Our next stop was the Gyokusendo Cave which took us an hour to walk up and down the limestone cavern. Within the labyrinth of Ryukyu limestone visitors can see over a million massive stalagmites and stalactites; some of them are just gigantic. It was fascinating as they only grow 1mm in 3 years.
Castles are usually the only remnants of the glorious past. We stopped by the Katsuren Castle Ruins which sit on a steep hill close to the shore that offer attractive panoramic views to the landscape below. The site is included as one of the UNESCO World Heritage designated Castles of the Ryukyu Kingdom.
We decided that we would have a little stroll in one of the beautiful gardens and residences of Okinawa – the Shikinaen Garden. This garden was built as the villa for Ryukyu King, completed in 1799, destroyed during the World War II and rebuilt 20-40 years ago. We spent a couple of hours walking around the pond, palaces, arbors, bridges, hills and flower gardens. The architecture was a fusion of Chinese and Okinawa styles.
We also visited the Shuri Castle. While the exterior was impressive, we were more impressed with the interior of the castle. Clearly, back in the old days there was a lot of interaction with China. The inscription were all in Chinese characters.
No trip would be complete without visiting the markets. The markets are always full of colors, scent and life. This is also where you may interact with the local people.
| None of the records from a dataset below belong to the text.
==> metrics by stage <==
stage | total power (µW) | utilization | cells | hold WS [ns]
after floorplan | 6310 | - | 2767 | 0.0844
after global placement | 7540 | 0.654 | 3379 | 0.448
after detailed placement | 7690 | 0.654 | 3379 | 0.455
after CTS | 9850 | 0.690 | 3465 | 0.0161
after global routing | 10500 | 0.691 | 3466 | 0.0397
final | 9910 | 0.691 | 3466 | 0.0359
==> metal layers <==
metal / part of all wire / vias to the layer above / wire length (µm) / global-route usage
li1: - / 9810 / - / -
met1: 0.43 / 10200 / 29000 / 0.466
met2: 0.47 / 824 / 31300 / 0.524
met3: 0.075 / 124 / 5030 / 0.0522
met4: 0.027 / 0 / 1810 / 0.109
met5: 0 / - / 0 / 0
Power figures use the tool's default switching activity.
--- src/rtl/mem_arbiter.sv ---
// Two-requester (fetch I / load-store D) round-robin arbiter and sequencer for one shared memory port.
// Define MEM_TIMEOUT_EN to add a bus timeout that aborts a stalled transfer after TIMEOUT_CYCLES busy cycles.
module mem_arbiter #(
  parameter int unsigned TIMEOUT_CYCLES = 255
) (
  input  logic        clk,
  input  logic        rst,
  input  logic        i_valid,
  input  logic [31:0] i_addr,
  output logic [31:0] i_rdata,
  output logic        i_ready,
  input  logic        d_valid,
  input  logic [31:0] d_addr,
  input  logic [31:0] d_wdata,
  input  logic [3:0]  d_wstrb,
  output logic [31:0] d_rdata,
  output logic        d_ready,
  output logic        mem_valid,
  output logic [31:0] mem_addr,
  output logic [31:0] mem_wdata,
  output logic [3:0]  mem_wstrb,
  input  logic [31:0] mem_rdata,
  input  logic        mem_ready,
  output logic        fault
);

  if (TIMEOUT_CYCLES < 1 || TIMEOUT_CYCLES > 65535) begin : g_bad_timeout
    $error("mem_arbiter: TIMEOUT_CYCLES must be in 1..65535");
  end

  typedef enum logic [1:0] {
    IDLE   = 2'd0,
    BUSY_I = 2'd1,
    BUSY_D = 2'd2
  } state_t;

  state_t      state, state_nx;
  logic        last_grant_d, last_grant_d_nx;  // 1: D held the most recent grant
  logic [31:0] addr_q, addr_nx;
  logic [31:0] wdata_q, wdata_nx;
  logic [3:0]  wstrb_q, wstrb_nx;
  logic        busy;
  logic        abort;
  logic        done;

  assign busy = (state != IDLE);

`ifdef MEM_TIMEOUT_EN
  localparam int CW = $clog2(TIMEOUT_CYCLES + 1);
  logic [CW-1:0] tmo_cnt;

  // Held at zero while idle, so every BUSY entry starts counting from zero.
  always_ff @(posedge clk) begin
    if (rst || !busy) begin
      tmo_cnt <= '0;
    end else if (!mem_ready) begin
      tmo_cnt <= tmo_cnt + CW'(1);
    end
  end

  assign abort = busy && !rst && !mem_ready && (tmo_cnt == CW'(TIMEOUT_CYCLES - 1));
`else
  assign abort = 1'b0;
`endif

  // A transfer being reset away never reports completion.
  assign done  = busy && !rst && (mem_ready || abort);
  assign fault = abort;

  assign i_ready = (state == BUSY_I) && done;
  assign d_ready = (state == BUSY_D) && done;
  assign i_rdata = ((state == BUSY_I) && !rst && mem_ready) ? mem_rdata : '0;
  assign d_rdata = ((state == BUSY_D) && !rst && mem_ready) ? mem_rdata : '0;

  assign mem_valid = busy;
  assign mem_addr  = addr_q;
  assign mem_wdata = wdata_q;
  assign mem_wstrb = wstrb_q;

  // NOTE: sequential state uses non-blocking assignments only, so every register samples pre-edge values.
  always_ff @(posedge clk) begin
    if (rst) begin
      state        <= IDLE;
      last_grant_d <= 1'b1;
      addr_q       <= '0;
      wdata_q      <= '0;
      wstrb_q      <= '0;
    end else begin
      state        <= state_nx;
      last_grant_d <= last_grant_d_nx;
      addr_q       <= addr_nx;
      wdata_q      <= wdata_nx;
      wstrb_q      <= wstrb_nx;
    end
  end

  // NOTE: every signal driven here gets its default first, so no path can infer a latch.
  always_comb begin
    state_nx        = state;
    last_grant_d_nx = last_grant_d;
    addr_nx         = addr_q;
    wdata_nx        = wdata_q;
    wstrb_nx        = wstrb_q;

    unique case (state)
      IDLE: begin
        if (i_valid && (!d_valid || last_grant_d)) begin
          state_nx        = BUSY_I;
          last_grant_d_nx = 1'b0;
          addr_nx         = i_addr;
          wdata_nx        = '0;
          wstrb_nx        = '0;
        end else if (d_valid) begin
          state_nx        = BUSY_D;
          last_grant_d_nx = 1'b1;
          addr_nx         = d_addr;
          wdata_nx        = d_wdata;
          wstrb_nx        = d_wstrb;
        end
      end
      BUSY_I, BUSY_D: begin
        if (done) begin
          state_nx = IDLE;
        end
      end
      default: state_nx = IDLE;
    endcase
  end

endmodule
We went to a fish market; it is fascinating to see that apart from octopus and other colorful fishes, they also have large fish eyes for sale!
Understand that each day, they will have a live performance showing how sashimi is prepared. It was now time that they cut up a large tuna. It was interesting to see this man who seemed to be very happy with his daily job. He is holding a big tuna in his hands and ready for action.
He was happy that he has successfully opened up a tuna in a matter of minutes. We were happy too as we would have fresh tuna sashimi for our snack!
The life style in Okinawa seemed more casual than those in mainland Japan. The people we met on the streets seem to be slim, happy and in good health. No wonder that the oldest people in Japan are found in Okinawa. We visited shops selling products of black sugar and sea salt ; had a good meal of local noodles. On our way to the airport, we were happy to have seen so much in such a short time.